When I first came into the movie theater, I was worried. I could not see Dillon playing Chinaski convincingly. In each of Bukowski’s books, Chinaski is noted for his ugly physical features and even uglier personality. However, Dillon pulls off the character with surprising skill. He captures the dichotomy of charm and misanthropy, of charisma and complete disregard, which is inherent in Chinaski. Whether working in a pickle factory or having sex, he approaches everything with the same pondering nonchalance.
The simplicity of the movie and the vignette-style events within it are very reminiscent of Bukowski’s writing. It is a story about life, and there is no attempt at making some bigger event out of it. Each story within the scope of the movie stands alone. The characters are tangible in their brevity. Like those who walk in and out of paths of real life, they are appreciated for the moment they are in before disappearing again. Even Jan, Chinaski’s primary love interest in the film, is largely unremarkable, an entity that comes and goes with the fling of their relationship.
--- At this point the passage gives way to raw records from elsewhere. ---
### src/verilog/reg_file.sv
// Register file, 32 x 64 bits, three combinational reads and one write
`timescale 1ns/100ps
`include "tinker_macros.svh"

module reg_file (
    input  logic                 clk,
    input  logic                 reset,
    input  tinker_pkg::reg_idx_t rd_idx,
    input  tinker_pkg::reg_idx_t rs_idx,
    input  tinker_pkg::reg_idx_t rt_idx,
    output tinker_pkg::word_t    rd_val,
    output tinker_pkg::word_t    rs_val,
    output tinker_pkg::word_t    rt_val,
    input  logic                 we,
    input  tinker_pkg::reg_idx_t wr_idx,
    input  tinker_pkg::word_t    wr_data
);
    import tinker_pkg::*;

    word_t regs [`TK_REG_CNT];

    always_ff @(posedge clk or posedge reset) begin
        if (reset) begin
            for (int i = 0; i < `TK_REG_CNT; i++)
                regs[i] <= '0;   // No stack pointer preset
        end else if (we) begin
            regs[wr_idx] <= wr_data;
        end
    end

    assign rd_val = regs[rd_idx];
    assign rs_val = regs[rs_idx];
    assign rt_val = regs[rt_idx];

endmodule

### config.mk
export PLATFORM = sky130hd
export DESIGN_NAME = reg_file
export DESIGN_NICKNAME = d
export VERILOG_FILES = /design/src/common/tinker_pkg.sv /design/src/verilog/reg_file.sv
export VERILOG_INCLUDE_DIRS = /design/src /design/src/common
export SDC_FILE = /design/constraint.sdc
export NUM_CORES = 2
export LEC_CHECK = 0
export BUFFER_PORTS_ARGS = -buffer_cell sky130_fd_sc_hd__buf_2
export CAP_MARGIN = 25
export CORE_ASPECT_RATIO = 2
export CORE_UTILIZATION = 40
export DETAILED_ROUTE_END_ITERATION = 8
export MAX_ROUTING_LAYER = met4
export PLACE_DENSITY = 0.55
export RECOVER_POWER = 25
export SYNTH_ARGS = -nofsm -noshare
export SYNTH_HDL_FRONTEND = slang
export SYNTH_SLANG_ARGS = --single-unit
### constraint.sdc
create_clock -name clk -period 106 [get_ports clk]
set_input_delay 5.3 -clock clk [delete_from_list [all_inputs] [get_ports clk]]
set_output_delay 5.3 -clock clk [all_outputs]
set_load 0.005 [all_outputs]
If you’re going to try, go all the way. There is no other feeling like that. You will be alone with the gods. And the nights will flame with fire. You will ride life straight to perfect laughter. It’s the only good fight there is.”
– Henry Chinaski
This can, however, prove to be a negative aspect of the film, especially for viewers not previously familiar with Bukowski’s work. Given that, the film can be seen as slow or aimless. One may even say that they begin to care little for the characters; Chinaski is hardly a protagonist or even a tragic hero. His fatalistic responses to every job he throws away or every woman he leaves shows a complete disregard for responsibility or emotion. We like the character and yet don’t understand why.
However, it is the almost nihilistic emptiness of the character and settings combined with Chinaski’s broken-down romanticism that shapes the moviescape. The elements of the movie – from the cinematography to the minimalist musical score – place the characters both in their own surroundings and in those that show their stark contrast from the norm. What can at one moment be a dingy street can suddenly blind the viewer as the camera comes to a pristine office building; no matter where the audience is taken, Chinaski remains the same.
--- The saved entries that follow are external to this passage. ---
==> src/common/tinker_macros.svh <==
// Word, instruction, address, register, literal, memory size and reset PC macros
`ifndef TINKER_MACROS_SVH
`define TINKER_MACROS_SVH

`define TK_WORD_W    64             // Data word
`define TK_INSTR_W   32             // Instruction word
`define TK_ADDR_W    32             // Byte address
`define TK_REG_CNT   32             // Architectural registers
`define TK_LIT_W     12             // Instruction literal field

// Unified byte memory, code and data
`define TK_MEM_BYTES 65536

`define TK_RESET_PC  32'h0000_2000  // First fetch address

`endif

==> src/common/tinker_pkg.sv <==
// Tinker word, address, opcode, kind and stage payload types
`include "tinker_macros.svh"

package tinker_pkg;

    typedef logic [`TK_WORD_W-1:0]          word_t;
    typedef logic [`TK_ADDR_W-1:0]          addr_t;
    typedef logic [$clog2(`TK_REG_CNT)-1:0] reg_idx_t;
    typedef logic [`TK_LIT_W-1:0]           lit_t;

    // Kept opcodes, encodings from the original ISA
    typedef enum logic [4:0] {
        op_and    = 5'h00,
        op_or     = 5'h01,
        op_xor    = 5'h02,
        op_not    = 5'h03,
        op_shftr  = 5'h04,
        op_shftri = 5'h05,
        op_shftl  = 5'h06,
        op_shftli = 5'h07,
        op_br     = 5'h08,
        op_brr_r  = 5'h09,
        op_brr_l  = 5'h0a,
        op_brnz   = 5'h0b,
        op_brgt   = 5'h0e,
        op_halt   = 5'h0f,
        op_load   = 5'h10,  // mov rd,(rs)(L)
        op_mov_rr = 5'h11,
        op_mov_rl = 5'h12,
        op_store  = 5'h13,  // mov (rd)(L),rs
        op_add    = 5'h18,
        op_addi   = 5'h19,
        op_sub    = 5'h1a,
        op_subi   = 5'h1b
    } opcode_t;

    typedef enum logic [1:0] {
        kind_alu,
        kind_load,
        kind_store,
        kind_other  // Branches, halt and no-ops
    } op_kind_t;

    typedef struct packed {
        addr_t                   pc;
        logic [`TK_INSTR_W-1:0]  instr;
    } fetch_pkt_t;

    typedef struct packed {
        addr_t     pc;
        opcode_t   opcode;
        op_kind_t  kind;
        reg_idx_t  rd;
        lit_t      lit;
        word_t     rd_val;
        word_t     rs_val;
        word_t     rt_val;
        logic      halt;
    } dec_pkt_t;

    typedef struct packed {
        addr_t     pc;
        reg_idx_t  rd;
        op_kind_t  kind;
        logic      writes_rd;
        word_t     result;
        addr_t     next_pc;
        addr_t     mem_addr;
        word_t     store_data;
        logic      halt;
    } exe_pkt_t;

    typedef struct packed {
        logic      valid;
        addr_t     pc;
        logic      writes_rd;
        reg_idx_t  rd;
        word_t     value;
    } retire_t;

    // Word write from the program loader
    typedef struct packed {
        logic                   valid;
        addr_t                  addr;
        logic [`TK_INSTR_W-1:0] data;
    } prog_wr_t;

endpackage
Perhaps one of the driving forces of the movie is the narration pulled from Bukowski’s writings. “Factotum” borrows not only from the book but also from several other anthologies of poetry by the author. Dillon’s voice is nostalgic of the poet’s dry readings and does justice to one of the modern literature’s most infamous contemporary writers.
By the end of the movie, audiences get a real feel for why “Factotum” proves itself to be a caustic rendering of a life less ordinary.